Pepperdine Remembers Life Regents Robert Jackson and Rosemary Raitt
Pepperdine Magazine is the feature magazine for Pepperdine University and its growing community of alumni, students, faculty, staff, and friends.
Pepperdine was saddened recently to lose two longtime members of the University community: Life Regents Robert Jackson and Rosemary Kraemer Lokey Raitt.
Robert Jackson
Robert Jackson was a 25-year member of the Board of Regents.
Andrew K. Benton, president of Pepperdine University and a close friend of Jackson, said of him, "Bob was one of those larger than life figures who personified what is meant by the term, 'servant leadership.' He was a great friend to our University and his legacy and stewardship here will be remembered for a long time to come."
Added Pepperdine University's director of church relations, Jerry Rushford, "Bob was a very enthusiastic supporter of Pepperdine's annual Bible Lectures and regularly attended the event on campus. We will all miss him very much."
Jackson was elected to the Board of Regents in June 1986. He was elected to Life Regent status in June 2009. He was a member of the Advancement and Public Affairs Committee, Investment Committee, Religious Standards Committee (where he served as vice chair), and Buildings and Grounds Committee.
Jackson retired as president of the Ford Motor Land Development Corporation in 1997, a position he had held since 1985. He joined Ford in 1957 and served in financial management positions with the Glass Division, Engine Division, Finance Staff, and International Automotive Operations.
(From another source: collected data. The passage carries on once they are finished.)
File: src/rtl/nbc_strobe_fsm.sv
// Module: three-phase flash bus cycle engine (setup, strobe active, hold).
// Assumes launch is only raised while idle and enabled; a cleared enable
// aborts the cycle at the next edge and gates all pins at once.
module nbc_strobe_fsm
    import nbc_pkg::*;
#(
    parameter int FLASH_W = 8
) (
    input  logic               clk,
    input  logic               rst_n,
    input  nbc_cfg_t           cfg,
    input  logic               launch,
    input  nbc_cycle_e         launch_kind,
    input  logic [FLASH_W-1:0] launch_byte,
    input  logic [FLASH_W-1:0] fl_dq_in,
    output logic               busy,
    output logic               last_clk,
    output nbc_cycle_e         kind,
    output logic               fl_cle,
    output logic               fl_ale,
    output logic               fl_we_n,
    output logic               fl_re_n,
    output logic [FLASH_W-1:0] fl_dq_out,
    output logic               fl_dq_oe,
    output logic [FLASH_W-1:0] rd_byte
);

    nbc_phase_e         phase;
    logic [CNT_W-1:0]   cnt;
    logic [FLASH_W-1:0] byte_q;
    logic               in_cycle;
    logic               in_active;

    // Advance through the phases, reloading the counter at each phase entry
    always_ff @(posedge clk) begin
        if (!rst_n) begin
            phase   <= PH_IDLE;
            cnt     <= '0;
            kind    <= CYC_CMD;
            byte_q  <= '0;
            rd_byte <= '0;
        end else if (!cfg.en) begin
            phase <= PH_IDLE;
        end else begin
            unique case (phase)
                PH_IDLE: begin
                    if (launch) begin
                        phase  <= PH_SETUP;
                        cnt    <= CNT_W'(cfg.setup);
                        kind   <= launch_kind;
                        byte_q <= launch_byte;
                    end
                end
                PH_SETUP: begin
                    if (cnt == '0) begin
                        phase <= PH_ACTIVE;
                        cnt   <= CNT_W'(cfg.width);
                    end else begin
                        cnt <= cnt - 1'b1;
                    end
                end
                PH_ACTIVE: begin
                    if (cnt == '0) begin
                        phase <= PH_HOLD;
                        cnt   <= CNT_W'(cfg.hold);
                        if (kind == CYC_RDATA) rd_byte <= fl_dq_in;
                    end else begin
                        cnt <= cnt - 1'b1;
                    end
                end
                PH_HOLD: begin
                    if (cnt == '0) phase <= PH_IDLE;
                    else           cnt   <= cnt - 1'b1;
                end
                default: phase <= PH_IDLE;
            endcase
        end
    end

    // Drive the flash pins from the phase, gated by the enable
    always_comb begin
        in_cycle  = cfg.en && (phase != PH_IDLE);
        in_active = cfg.en && (phase == PH_ACTIVE);
        fl_cle    = in_cycle && (kind == CYC_CMD);
        fl_ale    = in_cycle && (kind == CYC_ADDR);
        fl_we_n   = !(in_active && (kind != CYC_RDATA));
        fl_re_n   = !(in_active && (kind == CYC_RDATA));
        fl_dq_oe  = in_cycle && (kind != CYC_RDATA);
        fl_dq_out = byte_q;
        busy      = (phase != PH_IDLE);
        last_clk  = (phase == PH_HOLD) && (cnt == '0);
    end

endmodule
Jackson was assistant controller for North American Automotive Operations, Ford's largest operating unit before being named executive vice president of Ford Land in 1977.
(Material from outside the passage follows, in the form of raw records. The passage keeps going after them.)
$ cat config.mk
export PLATFORM = sky130hd
export DESIGN_NAME = skey_guard
export DESIGN_NICKNAME = d
export VERILOG_FILES = /design/src/rtl/skey_pkg.sv /design/src/rtl/skey_ctrl.sv /design/src/rtl/skey_datapath.sv /design/src/rtl/skey_guard.sv
export SDC_FILE = /design/constraint.sdc
export NUM_CORES = 2
export LEC_CHECK = 0
export ABC_AREA = 1
export BUFFER_PORTS_ARGS = -buffer_cell sky130_fd_sc_hd__buf_2
export CAP_MARGIN = 20
export CORE_UTILIZATION = 40
export DETAILED_ROUTE_END_ITERATION = 16
export HOLD_SLACK_MARGIN = 0.1
export PLACE_DENSITY_LB_ADDON = 0.15
export SYNTH_ARGS = -nofsm -noshare
export SYNTH_HDL_FRONTEND = slang
export SYNTH_SLANG_ARGS = --single-unit
$ cat constraint.sdc
create_clock -name clk -period 6.5 [get_ports clk]
set_input_delay 0.325 -clock clk [delete_from_list [all_inputs] [get_ports clk]]
set_output_delay 0.325 -clock clk [all_outputs]
set_load 0.02 [all_outputs]
$ cat src/rtl/skey_pkg.sv
package skey_pkg;

  typedef struct packed {
    logic [3:0] key;
    logic       fetchProt;
    logic       refBit;
    logic       chgBit;
  } entryT;

  typedef enum logic [1:0] {
    OP_SET_KEY    = 2'd0,
    OP_INSERT_KEY = 2'd1,
    OP_RESET_REF  = 2'd2,
    OP_NONE       = 2'd3
  } mntOpT;

  typedef struct packed {
    logic wrAll;
    logic clrRef;
    logic rdEntry;
    logic markRef;
    logic markChg;
  } strobeT;

  localparam int unsigned PAGE_BITS = 12;
  localparam int unsigned LOW_BITS  = 9;

endpackage

$ cat src/rtl/skey_ctrl.sv
module skey_ctrl
  import skey_pkg::*;
#(
  parameter int unsigned ADDR_W  = 20,
  parameter int unsigned FRAME_W = ADDR_W - PAGE_BITS
) (
  input  logic               clk,
  input  logic               rstN,
  input  logic               reqValid,
  input  logic [ADDR_W-1:0]  reqAddr,
  input  logic [3:0]         reqKey,
  input  logic               reqStore,
  input  logic               lapEnable,
  input  logic               mntValid,
  input  logic [1:0]         mntOp,
  input  logic [FRAME_W-1:0] mntFrame,
  input  entryT              chkEntry,
  output logic [FRAME_W-1:0] chkFrame,
  output strobeT             stb,
  output logic               respValid,
  output logic               respPermit
);

  logic lowZone;
  logic keyMatch;
  logic permit;
  logic mntWrite;
  logic sameFrame;

  assign chkFrame = reqAddr[ADDR_W-1:PAGE_BITS];

  // frames 0 and 1, first 512 bytes of each
  assign lowZone  = (chkFrame <= FRAME_W'(1)) &&
                    (reqAddr[PAGE_BITS-1:LOW_BITS] == '0);
  assign keyMatch = (reqKey == 4'd0) || (reqKey == chkEntry.key);
  assign permit   = !(lapEnable && reqStore && lowZone) &&
                    (keyMatch || (!reqStore && !chkEntry.fetchProt));

  assign mntWrite  = mntValid && ((mntOp == OP_SET_KEY) || (mntOp == OP_RESET_REF));
  assign sameFrame = mntWrite && (mntFrame == chkFrame);

  always_comb begin
    stb         = '0;
    stb.wrAll   = mntValid && (mntOp == OP_SET_KEY);
    stb.clrRef  = mntValid && (mntOp == OP_RESET_REF);
    stb.rdEntry = mntValid && ((mntOp == OP_INSERT_KEY) || (mntOp == OP_RESET_REF));
    stb.markRef = reqValid && permit && !sameFrame;
    stb.markChg = reqValid && permit && reqStore && !sameFrame;
  end

  always_ff @(posedge clk or negedge rstN) begin
    if (!rstN) begin
      respValid  <= 1'b0;
      respPermit <= 1'b0;
    end else begin
      respValid  <= reqValid;
      respPermit <= reqValid && permit;
    end
  end

endmodule

$ cat src/rtl/skey_datapath.sv
module skey_datapath
  import skey_pkg::*;
#(
  parameter int unsigned FRAME_W    = 8,
  parameter int unsigned NUM_FRAMES = 1 << FRAME_W
) (
  input  logic               clk,
  input  logic               rstN,
  input  strobeT             stb,
  input  logic [FRAME_W-1:0] chkFrame,
  input  logic [FRAME_W-1:0] mntFrame,
  input  entryT              mntEntry,
  output entryT              chkEntry,
  output logic               rdValid,
  output entryT              rdEntry
);

  entryT frameTab [NUM_FRAMES];

  for (genvar f = 0; f < NUM_FRAMES; f++) begin : g_frame
    entryT slot;
    logic  mntHit;
    logic  chkHit;

    assign mntHit = (mntFrame == FRAME_W'(f));
    assign chkHit = (chkFrame == FRAME_W'(f));

    always_ff @(posedge clk or negedge rstN) begin
      if (!rstN) begin
        slot <= '0;
      end else if (stb.wrAll && mntHit) begin
        slot <= mntEntry;
      end else begin
        if (stb.clrRef && mntHit)  slot.refBit <= 1'b0;
        if (stb.markRef && chkHit) slot.refBit <= 1'b1;
        if (stb.markChg && chkHit) slot.chgBit <= 1'b1;
      end
    end

    assign frameTab[f] = slot;
  end

  assign chkEntry = frameTab[chkFrame];

  always_ff @(posedge clk or negedge rstN) begin
    if (!rstN) begin
      rdValid <= 1'b0;
      rdEntry <= '0;
    end else begin
      rdValid <= stb.rdEntry;
      if (stb.rdEntry) rdEntry <= frameTab[mntFrame];
    end
  end

endmodule

$ cat src/rtl/skey_guard.sv
module skey_guard
  import skey_pkg::*;
#(
  parameter int unsigned ADDR_W = 20,
  localparam int unsigned FRAME_W = ADDR_W - PAGE_BITS
) (
  input  logic               clk,
  input  logic               rstN,
  input  logic               reqValid,
  input  logic [ADDR_W-1:0]  reqAddr,
  input  logic [3:0]         reqKey,
  input  logic               reqStore,
  input  logic               lapEnable,
  output logic               respValid,
  output logic               respPermit,
  input  logic               mntValid,
  input  logic [1:0]         mntOp,
  input  logic [FRAME_W-1:0] mntFrame,
  input  logic [3:0]         mntKey,
  input  logic               mntFetchProt,
  input  logic               mntRef,
  input  logic               mntChg,
  output logic               mntRdValid,
  output logic [3:0]         mntRdKey,
  output logic               mntRdFetchProt,
  output logic               mntRdRef,
  output logic               mntRdChg
);

  strobeT             stb;
  entryT              chkEntry;
  entryT              rdEntry;
  entryT              mntEntry;
  logic [FRAME_W-1:0] chkFrame;

  assign mntEntry = '{key: mntKey, fetchProt: mntFetchProt, refBit: mntRef, chgBit: mntChg};

  skey_ctrl #(.ADDR_W(ADDR_W), .FRAME_W(FRAME_W)) u_ctrl (
    .clk(clk), .rstN(rstN), .reqValid(reqValid), .reqAddr(reqAddr),
    .reqKey(reqKey), .reqStore(reqStore), .lapEnable(lapEnable),
    .mntValid(mntValid), .mntOp(mntOp), .mntFrame(mntFrame),
    .chkEntry(chkEntry), .chkFrame(chkFrame), .stb(stb),
    .respValid(respValid), .respPermit(respPermit)
  );

  skey_datapath #(.FRAME_W(FRAME_W)) u_dp (
    .clk(clk), .rstN(rstN), .stb(stb), .chkFrame(chkFrame),
    .mntFrame(mntFrame), .mntEntry(mntEntry), .chkEntry(chkEntry),
    .rdValid(mntRdValid), .rdEntry(rdEntry)
  );

  assign mntRdKey       = rdEntry.key;
  assign mntRdFetchProt = rdEntry.fetchProt;
  assign mntRdRef       = rdEntry.refBit;
  assign mntRdChg       = rdEntry.chgBit;

endmodule

==> results.md <==
- Crit-path slowest cell: o21ai_0
- Slew Limit Fails: 0
- DIE WIDTH: 504 um
- CP top delay family: simple AND/OR/NAND/NOR gates
- Final nets: 13800
- Root Driver: clkbuf_16
- Site Rows: around 180
- Post-CTS Setup Bufs: 0
- CTS Buf Count: roughly 210
- CP bufs+invs: 5
- Die Area: approximately 250000 sq um
- Final Setup Violations: 0
- Hold depth: 6
- Tcrit/Tclk final: 0.754
- Setup crit start: reqAddr[13]
- Hold slack: around 0.22 ns
- Initial antenna violation count: 34
- Met3 GRT Util: 0.110
- WL/cell: 27.8 um
- CTS-repair resized insts: 0
- Worst path arrival time: 5.73 ns
- Clock Skew: 0.0569 ns
- Largest stage delay, worst path: 0.82 ns
- # DRC: 0
- Distinct cells, synth: 49
- Reg2reg start: u_dp.frameTab[922]
- Reg2reg path depth: 21
- Final Wtd Congestion: between 0.9 and 1
- Max-cap violation count: 0
- Die Y: a little over 500 um
- FILL cells: 25000
- Relative slew slack: 0.0604
- Clock sinks: around 1800
- P per Cell Area: about 240 nW/um^2
- Core ar.: 249000 sq um
- Peak supply drop: 0.000288 V
- Met1 Use GR: 0.489
- Hold Crit Endpoint: u_dp.frameTab[1673]
- Net Count, Synth: roughly 14000
- Clk Latency, worst-skew pair: roughly 0.91 ns
- Storage element area: between 40000 and 50000 sq um
- # hold bufs at CTS: 13
- Min Clock Period, post-route: around 5 ns
- Max H-tree Level: 4
- EDFF count, synth: 0
- Min-delay worst type: in2reg
- Worst-path fanout max: 37
- Ys Warns: 0
- Gr busiest metal: met2
- Critical R2R Capture: u_dp.frameTab[1107]
- Number of port buffers: 47
- Starting Density: 0.404
- Routed wire length: between 400000 and 500000 um
- Crit Path Class: in2reg
- Layout area overhead: 10.8%
- Max Clk Rate: 204 MHz
- Placed cells: around 17000
- First-pass GRT wire length: approximately 700000 um
- Via/cell ratio: about 6.1
- Met2 usage: 0.535
- Total Neg Setup Slack: 0 ns
- Overall Power: 27.2 mW
- Final design utilization: 0.447
- IO Pins: 57
- R2r setup slk: 1.85 ns
- Synthesized flop and latch total: 1802
- CP Cell Sequence: buf_6 > inv_8 > nor2_4 > buf_4 > buf_4 > nand2_1 > nand4_1 > nand2_1 > nand2_1 > o21ai_0 > nand2_1 > nor2_1 > nor2_1 > nor2_1 > nand2_1 > nand2_1 > nand2_1 > nor2_1 > nand2_1 > nand2_1 > and3_4 > buf_4 > nand2_1 > nand3_1
- Ys async rst share: 1.00
- Mapped Area: 101000 sq um
- HP Start: reqStore
- CTS tree: done
- Critical Path RT: about 7.3 ns
- Layout cells sized above 1: 0.0625
- CP endpoint kind: flop
- GRT Total Usage: 0.372
- Clock slew at reported path FFs: approximately 0.06 ns
- Most common cell on crit path: nand2_1
- Vias: 104000
- Post-route insts no fill: approximately 17000
- Multi-input logic area: between 40000 and 50000 sq um
- Post-Synthesis Cells: 14300
- Leak: a little under 50 nW
- Tightest Pin Transition: roughly 1.4 ns
- RSZ-0062 raised after global routing: no
- Startpoint types: input pin
- Largest net degree at the start of global routing: ~170
- Clock buffer depth: 3
- Mapped Avg Cell Area: approximately 7.1 sq um
- DR pass1 iterations: 7
- Primary FF master, synth: dfrtp_1
- Iteration-0 DRC Markers: between 15000 and 20000
- Seq/Total Area, Yosys: 0.448
- DP HPWL: between 200000 and 300000 um
- Vias in the first global route: between 90000 and 100k
- Grt total ovfl: 0
- Remaining antenna violation count: 0
- Outcome: complete, no violations
- Final hold violation count: 0
## how the worst max path moves through the flow
stage | end | slack [ns] | cells after the start
5_1_grt | u_dp.frameTab[1030] | 1.58 | 23
3_3_place_gp | u_dp.frameTab[1107] | 1.11 | 23
6_report | u_dp.frameTab[1107] | 1.60 | 24
3_5_place_dp | u_dp.frameTab[1079] | 1.10 | 24
2_1_floorplan | u_dp.frameTab[1695] | 3.74 | 22
4_1_cts | u_dp.frameTab[1030] | 2.02 | 24
## cell type report
| class | instances | share of cell area |
|---|---|---|
| Clock inverter | 70 | 0.00749 |
| Clock buffer | 314 | 0.0564 |
| Tap cell | 3330 | 0.0374 |
| Sequential cell | 1802 | 0.404 |
| Multi-Input combinational cell | 10300 | 0.426 |
| Inverter | 986 | 0.0339 |
| Timing Repair Buffer | 402 | 0.0342 |
| Antenna cell | 16 | 0.000359 |
## layer usage
layer	routed length (um)	up-vias
met1	186000	50200
met3	61000	1514
met5	243	-
met4	34200	22
li1	-	45700
met2	197000	7064
## state kept, by name, summed over array words and instances, names as in the netlist
| signal | cells |
|---|---|
| u_ctrl.respPermit | 1 |
| u_ctrl.respValid | 1 |
| u_dp.frameTab | 1792 |
| u_dp.rdValid | 1 |
| u_dp.rdEntry | 7 |
## synthesized netlist by cell type, types with 127 or more instances
library cell	count	area, sq um
nand2_1	4684	17600
dfrtp_1	1802	45100
o21ai_0	1503	7520
nor2_1	1346	5050
nand3_1	1247	6240
inv_1	970	3640
clkbuf_1	897	3370
a22oi_1	468	3510
o221ai_1	154	1350
nor3_1	150	751
a31oi_1	133	832
o211ai_1	127	953
## where the power goes
group | leakage (nW) | total (mW) | internal (mW) | switching (mW)
clock | 3.52 | 12.4 | 7.14 | 5.26
combinational | 22.4 | 3.07 | 0.616 | 2.45
sequential | 23.1 | 11.7 | 11.5 | 0.202
## cell usage in the layout, fill, tap and decap left out, types with 127 or more instances in the layout
| cell type | netlist | layout |
|---|---|---|
| a22oi_1 | 468 | 468 |
| clkbuf_16 | 0 | 215 |
| a31oi_1 | 133 | 133 |
| inv_1 | 970 | 952 |
| nand3_1 | 1247 | 1247 |
| buf_4 | 28 | 274 |
| o21ai_0 | 1503 | 1503 |
| o211ai_1 | 127 | 127 |
| nand2_1 | 4684 | 4678 |
| nor3_1 | 150 | 150 |
| dfrtp_1 | 1802 | 1802 |
| o221ai_1 | 154 | 154 |
| nor2_1 | 1346 | 1313 |
## worst register-to-register path, delay by kind of cell, from the launching register on
kind / cells / cell delay (ns)
and+or+nand+nor: 19 / 3.29
AOI/OAI and AO/OA: 1 / 0.56
DFF: 1 / 0.39
buffers and inverters: 1 / 0.36
## cells by family after synthesis
kind of cell             Yosys count  share of synthesized area
AO/OA/AOI/OAI                   2687                      0.162
XOR/XNOR                           6                   0.000522
adder cells (fa/ha/maj)            2                   0.000249
buffers and inverters           2140                     0.0824
flip-flops                      1802                      0.448
AND/OR/NAND/NOR                 7627                      0.307
## metrics by stage
stage / instance area (sq um) / setup slack, ns
floorplan: 101000 / 3.74
global placement: 104000 / 1.11
detailed placement: 104000 / 1.10
CTS: 111000 / 2.02
global route: 111000 / 1.58
finish: 111000 / 1.60
Note: power is estimated with default switching activity, not from simulation.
A member of Woodmont Hills Church of Christ in Nashville, Jackson served as a member on a number of councils, institutes and boards, including the Henry Ford Health System, the Urban Land Institute, the Industrial Development Research Council, the Metropolitan Realty Corporation, and Michigan Christian College (now Rochester College).
Jackson, a native of Nashville, Tenn., earned his BA in economics from the University of the South in 1954, and studied at the University of the Philippines on a Fulbright Scholarship for one year before receiving his MBA from the Harvard Business School in 1957.
He is survived by his wife Jane, four children, and 11 grandchildren.
Rosemary Kraemer Lokey Raitt
Raitt, a 29-year member of the Board of Regents, “was one of the University’s staunchest and most consistent supporters,” says President Benton. “She was more than a supporter—she was an active and constant contributor to the University community. From her establishment of scholarships, to serving on our Board of Regents and our Center for the Arts Guild, to directly working with our students, Rosemary distinguished herself as a person who actively sought to involve herself in the life of the University, with the aim of making a real and immediate difference.”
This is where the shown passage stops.